YOUR OBJECTIVE
Search the records for the word "words" and copy every line in which it occurs.

= = = = =

`src/verilog/cl_config.svh`:
```
/* Widths, configuration table size, read credit limit,
   identity words and the LED pattern shown after reset */

`ifndef CL_CONFIG_SVH
`define CL_CONFIG_SVH

// ------------------------------
// Datapath widths
// ------------------------------
`define CL_ADDR_W      32
`define CL_DATA_W      32
`define CL_LED_W       16

// ------------------------------
// Configuration table
// ------------------------------
`define CL_CFG_DEPTH   8
// Table plus out-of-range space
`define CL_CFG_AW      4

// Outstanding read limit and count width
`define CL_MAX_RD      4
`define CL_CNT_W       3

// Identity and configuration words
`define CL_ID0_VALUE   32'hC15E_0A01
`define CL_ID1_VALUE   32'h0001_C15E
`define CL_TILES_X     32'd4
`define CL_TILES_Y     32'd4
`define CL_VLED_VALUE  16'hbeef

`endif

```
`src/verilog/cl_pkg.sv`:
```
/* Shared types: address, data, LED, configuration address,
   read count, requester tag and arbiter states */

`include "cl_config.svh"

package cl_pkg;

  // ------------------------------
  // Vector types
  // ------------------------------
  typedef logic [`CL_ADDR_W-1:0]  addr_t;
  typedef logic [`CL_DATA_W-1:0]  data_t;
  typedef logic [`CL_LED_W-1:0]   led_t;
  typedef logic [`CL_CFG_AW-1:0]  cfg_addr_t;
  typedef logic [`CL_CNT_W-1:0]   rd_cnt_t;

  // Requester tag, 0 is host and 1 is core
  typedef logic owner_t;

  // ------------------------------
  // Arbiter states
  // ------------------------------
  typedef enum logic [1:0] {
    ARB_IDLE,
    ARB_HOST,
    ARB_CORE
  } arb_state_e;

endpackage

```
`src/verilog/cl_status_regs.sv`:
```
/* Virtual LED register, two-flop DIP synchronizer and
   the read-only configuration table */

`include "cl_config.svh"

module cl_status_regs (
  input  logic              clk_main_a0,
  input  logic              rst_main_n_sync,
  input  cl_pkg::led_t      vdip_i,
  input  logic              cfg_rd_i,
  input  cl_pkg::cfg_addr_t cfg_addr_i,
  output cl_pkg::led_t      vled_o,
  output logic              cfg_rvalid_o,
  output cl_pkg::data_t     cfg_rdata_o
);

  localparam int IDX_W = $clog2(`CL_CFG_DEPTH);

  cl_pkg::led_t  vdip_q1;
  cl_pkg::led_t  vdip_q2;
  cl_pkg::led_t  vled_q;
  cl_pkg::data_t cfg_table [`CL_CFG_DEPTH];
  cl_pkg::data_t cfg_word;

  // ------------------------------
  // DIP sync and LED pattern
  // ------------------------------
  always_ff @(posedge clk_main_a0) begin
    if (!rst_main_n_sync) begin
      vdip_q1 <= '0;
      vdip_q2 <= '0;
      vled_q  <= '0;
    end else begin
      vdip_q1 <= vdip_i;
      vdip_q2 <= vdip_q1;
      vled_q  <= `CL_VLED_VALUE;
    end
  end

  assign vled_o = vled_q;

  // ------------------------------
  // Configuration table
  // ------------------------------
  always_comb begin
    for (int i = 0; i < `CL_CFG_DEPTH; i++) begin
      cfg_table[i] = '0;
    end
    cfg_table[0] = `CL_ID0_VALUE;
    cfg_table[1] = `CL_ID1_VALUE;
    cfg_table[2] = `CL_TILES_X;
    cfg_table[3] = `CL_TILES_Y;
    cfg_table[4] = cl_pkg::data_t'(`CL_MAX_RD);
    // Synchronized switches, zero-extended
    cfg_table[5] = cl_pkg::data_t'(vdip_q2);
  end

  // Anything past the table reads as zero
  assign cfg_word = (cfg_addr_i < cl_pkg::cfg_addr_t'(`CL_CFG_DEPTH)) ?
                    cfg_table[cfg_addr_i[IDX_W-1:0]] : '0;

  always_ff @(posedge clk_main_a0) begin
    if (!rst_main_n_sync) begin
      cfg_rvalid_o <= 1'b0;
    end else begin
      cfg_rvalid_o <= cfg_rd_i;
    end
  end

  always_ff @(posedge clk_main_a0) begin
    if (cfg_rd_i) begin
      cfg_rdata_o <= cfg_word;
    end
  end

endmodule

```
`src/verilog/cl_mem_arbiter_fsm.sv`:
```
/* Round-robin FSM granting the shared memory request port
   to the host or the core requester */

module cl_mem_arbiter_fsm (
  input  logic           clk_main_a0,
  input  logic           rst_main_n_sync,
  input  logic           host_req_valid_i,
  input  logic           host_req_we_i,
  input  cl_pkg::addr_t  host_req_addr_i,
  input  cl_pkg::data_t  host_req_wdata_i,
  output logic           host_req_ready_o,
  input  logic           core_req_valid_i,
  input  logic           core_req_we_i,
  input  cl_pkg::addr_t  core_req_addr_i,
  input  cl_pkg::data_t  core_req_wdata_i,
  output logic           core_req_ready_o,
  output logic           mem_req_valid_o,
  output logic           mem_req_we_o,
  output cl_pkg::addr_t  mem_req_addr_o,
  output cl_pkg::data_t  mem_req_wdata_o,
  input  logic           mem_req_ready_i,
  input  logic           credit_avail_i,
  output logic           rd_issue_o,
  output cl_pkg::owner_t rd_owner_o
);

  cl_pkg::arb_state_e state_q;
  cl_pkg::arb_state_e state_d;
  cl_pkg::owner_t     last_grant_q;
  logic               host_elig;
  logic               core_elig;
  logic               pick_core;

  // Reads need a free credit, writes are posted
  assign host_elig = host_req_valid_i && (host_req_we_i || credit_avail_i);
  assign core_elig = core_req_valid_i && (core_req_we_i || credit_avail_i);

  // Core wins when alone or when host was granted last
  assign pick_core = core_elig && (!host_elig || (last_grant_q == 1'b0));

  // ------------------------------
  // Next state
  // ------------------------------
  always_comb begin
    state_d = state_q;
    case (state_q)
      cl_pkg::ARB_IDLE: begin
        if (pick_core) begin
          state_d = cl_pkg::ARB_CORE;
        end else if (host_elig) begin
          state_d = cl_pkg::ARB_HOST;
        end
      end
      cl_pkg::ARB_HOST, cl_pkg::ARB_CORE: begin
        if (mem_req_ready_i) begin
          state_d = cl_pkg::ARB_IDLE;
        end
      end
      default: state_d = cl_pkg::ARB_IDLE;
    endcase
  end

  always_ff @(posedge clk_main_a0) begin
    if (!rst_main_n_sync) begin
      state_q      <= cl_pkg::ARB_IDLE;
      last_grant_q <= 1'b1;
    end else begin
      state_q <= state_d;
      if ((state_q == cl_pkg::ARB_IDLE) && (state_d != cl_pkg::ARB_IDLE)) begin
        last_grant_q <= pick_core;
      end
    end
  end

  // Request copy for the memory port, loaded while idle
  always_ff @(posedge clk_main_a0) begin
    if (state_q == cl_pkg::ARB_IDLE) begin
      mem_req_we_o    <= pick_core ? core_req_we_i    : host_req_we_i;
      mem_req_addr_o  <= pick_core ? core_req_addr_i  : host_req_addr_i;
      mem_req_wdata_o <= pick_core ? core_req_wdata_i : host_req_wdata_i;
    end
  end

  // ------------------------------
  // Handshake outputs
  // ------------------------------
  assign mem_req_valid_o  = (state_q != cl_pkg::ARB_IDLE);
  assign host_req_ready_o = (state_q == cl_pkg::ARB_HOST) && mem_req_ready_i;
  assign core_req_ready_o = (state_q == cl_pkg::ARB_CORE) && mem_req_ready_i;

  // One pulse per accepted read
  assign rd_issue_o = mem_req_valid_o && mem_req_ready_i && !mem_req_we_o;
  assign rd_owner_o = cl_pkg::owner_t'(state_q == cl_pkg::ARB_CORE);

endmodule

```
`src/verilog/cl_credit_counter.sv`:
```
/* Outstanding read counter with a credit-available flag */

`include "cl_config.svh"

module cl_credit_counter (
  input  logic clk_main_a0,
  input  logic rst_main_n_sync,
  input  logic rd_issue_i,
  input  logic mem_rsp_valid_i,
  output logic credit_avail_o
);

  cl_pkg::rd_cnt_t count_q;

  // ------------------------------
  // Count update
  // ------------------------------
  // Issue and return in the same cycle leave the count alone
  always_ff @(posedge clk_main_a0) begin
    if (!rst_main_n_sync) begin
      count_q <= '0;
    end else begin
      case ({rd_issue_i, mem_rsp_valid_i})
        2'b10: begin
          count_q <= count_q + cl_pkg::rd_cnt_t'(1);
        end
        2'b01: begin
          count_q <= count_q - cl_pkg::rd_cnt_t'(1);
        end
        default: begin
          count_q <= count_q;
        end
      endcase
    end
  end

  // Room for one more read
  assign credit_avail_o = (count_q < cl_pkg::rd_cnt_t'(`CL_MAX_RD));

endmodule

```
`src/verilog/cl_resp_router.sv`:
```
/* Owner tag queue and read response steering to the
   host or core requester, in issue order */

`include "cl_config.svh"

module cl_resp_router (
  input  logic           clk_main_a0,
  input  logic           rst_main_n_sync,
  input  logic           rd_issue_i,
  input  cl_pkg::owner_t rd_owner_i,
  input  logic           mem_rsp_valid_i,
  input  cl_pkg::data_t  mem_rsp_rdata_i,
  output logic           host_rsp_valid_o,
  output cl_pkg::data_t  host_rsp_rdata_o,
  output logic           core_rsp_valid_o,
  output cl_pkg::data_t  core_rsp_rdata_o
);

  localparam int PTR_W = $clog2(`CL_MAX_RD);

  cl_pkg::owner_t owner_q [`CL_MAX_RD];
  logic [PTR_W:0] wr_ptr_q;
  logic [PTR_W:0] rd_ptr_q;
  logic           queue_empty;
  logic           rsp_take;
  cl_pkg::owner_t head_owner;
  cl_pkg::data_t  rsp_rdata_q;

  // ------------------------------
  // Owner queue
  // ------------------------------
  // Extra pointer bit tells full from empty
  assign queue_empty = (wr_ptr_q == rd_ptr_q);
  assign head_owner  = owner_q[rd_ptr_q[PTR_W-1:0]];
  // Stray response with nothing queued is dropped
  assign rsp_take    = mem_rsp_valid_i && !queue_empty;

  always_ff @(posedge clk_main_a0) begin
    if (rd_issue_i) begin
      owner_q[wr_ptr_q[PTR_W-1:0]] <= rd_owner_i;
    end
  end

  always_ff @(posedge clk_main_a0) begin
    if (!rst_main_n_sync) begin
      wr_ptr_q         <= '0;
      rd_ptr_q         <= '0;
      host_rsp_valid_o <= 1'b0;
      core_rsp_valid_o <= 1'b0;
    end else begin
      if (rd_issue_i) begin
        wr_ptr_q <= wr_ptr_q + 1'b1;
      end
      if (rsp_take) begin
        rd_ptr_q <= rd_ptr_q + 1'b1;
      end
      host_rsp_valid_o <= rsp_take && (head_owner == 1'b0);
      core_rsp_valid_o <= rsp_take && (head_owner == 1'b1);
    end
  end

  // ------------------------------
  // Response data
  // ------------------------------
  always_ff @(posedge clk_main_a0) begin
    if (mem_rsp_valid_i) begin
      rsp_rdata_q <= mem_rsp_rdata_i;
    end
  end

  // Only the flagged requester samples it
  assign host_rsp_rdata_o = rsp_rdata_q;
  assign core_rsp_rdata_o = rsp_rdata_q;

endmodule

```
`src/verilog/cl_shell_top.sv`:
```
/* Shell top: arbiter, credit counter, response router
   and status registers */

module cl_shell_top (
  input  logic              clk_main_a0,
  input  logic              rst_main_n_sync,
  // Host requester
  input  logic              host_req_valid_i,
  input  logic              host_req_we_i,
  input  cl_pkg::addr_t     host_req_addr_i,
  input  cl_pkg::data_t     host_req_wdata_i,
  output logic              host_req_ready_o,
  output logic              host_rsp_valid_o,
  output cl_pkg::data_t     host_rsp_rdata_o,
  // Core requester
  input  logic              core_req_valid_i,
  input  logic              core_req_we_i,
  input  cl_pkg::addr_t     core_req_addr_i,
  input  cl_pkg::data_t     core_req_wdata_i,
  output logic              core_req_ready_o,
  output logic              core_rsp_valid_o,
  output cl_pkg::data_t     core_rsp_rdata_o,
  // Shared memory port
  output logic              mem_req_valid_o,
  output logic              mem_req_we_o,
  output cl_pkg::addr_t     mem_req_addr_o,
  output cl_pkg::data_t     mem_req_wdata_o,
  input  logic              mem_req_ready_i,
  input  logic              mem_rsp_valid_i,
  input  cl_pkg::data_t     mem_rsp_rdata_i,
  // Status side
  input  logic              cfg_rd_i,
  input  cl_pkg::cfg_addr_t cfg_addr_i,
  output logic              cfg_rvalid_o,
  output cl_pkg::data_t     cfg_rdata_o,
  input  cl_pkg::led_t      vdip_i,
  output cl_pkg::led_t      vled_o
);

  logic           credit_avail;
  logic           rd_issue;
  cl_pkg::owner_t rd_owner;

  // ------------------------------
  // Memory request path
  // ------------------------------
  cl_mem_arbiter_fsm u_arbiter (
    .clk_main_a0      (clk_main_a0),
    .rst_main_n_sync  (rst_main_n_sync),
    .host_req_valid_i (host_req_valid_i),
    .host_req_we_i    (host_req_we_i),
    .host_req_addr_i  (host_req_addr_i),
    .host_req_wdata_i (host_req_wdata_i),
    .host_req_ready_o (host_req_ready_o),
    .core_req_valid_i (core_req_valid_i),
    .core_req_we_i    (core_req_we_i),
    .core_req_addr_i  (core_req_addr_i),
    .core_req_wdata_i (core_req_wdata_i),
    .core_req_ready_o (core_req_ready_o),
    .mem_req_valid_o  (mem_req_valid_o),
    .mem_req_we_o     (mem_req_we_o),
    .mem_req_addr_o   (mem_req_addr_o),
    .mem_req_wdata_o  (mem_req_wdata_o),
    .mem_req_ready_i  (mem_req_ready_i),
    .credit_avail_i   (credit_avail),
    .rd_issue_o       (rd_issue),
    .rd_owner_o       (rd_owner)
  );

  cl_credit_counter u_credit (
    .clk_main_a0     (clk_main_a0),
    .rst_main_n_sync (rst_main_n_sync),
    .rd_issue_i      (rd_issue),
    .mem_rsp_valid_i (mem_rsp_valid_i),
    .credit_avail_o  (credit_avail)
  );

  // Read data back to its requester
  cl_resp_router u_router (
    .clk_main_a0      (clk_main_a0),
    .rst_main_n_sync  (rst_main_n_sync),
    .rd_issue_i       (rd_issue),
    .rd_owner_i       (rd_owner),
    .mem_rsp_valid_i  (mem_rsp_valid_i),
    .mem_rsp_rdata_i  (mem_rsp_rdata_i),
    .host_rsp_valid_o (host_rsp_valid_o),
    .host_rsp_rdata_o (host_rsp_rdata_o),
    .core_rsp_valid_o (core_rsp_valid_o),
    .core_rsp_rdata_o (core_rsp_rdata_o)
  );

  cl_status_regs u_status (
    .clk_main_a0     (clk_main_a0),
    .rst_main_n_sync (rst_main_n_sync),
    .vdip_i          (vdip_i),
    .cfg_rd_i        (cfg_rd_i),
    .cfg_addr_i      (cfg_addr_i),
    .vled_o          (vled_o),
    .cfg_rvalid_o    (cfg_rvalid_o),
    .cfg_rdata_o     (cfg_rdata_o)
  );

endmodule

```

= = = = =

EXERCISE OUTPUT
   identity words and the LED pattern shown after reset */
// Identity and configuration words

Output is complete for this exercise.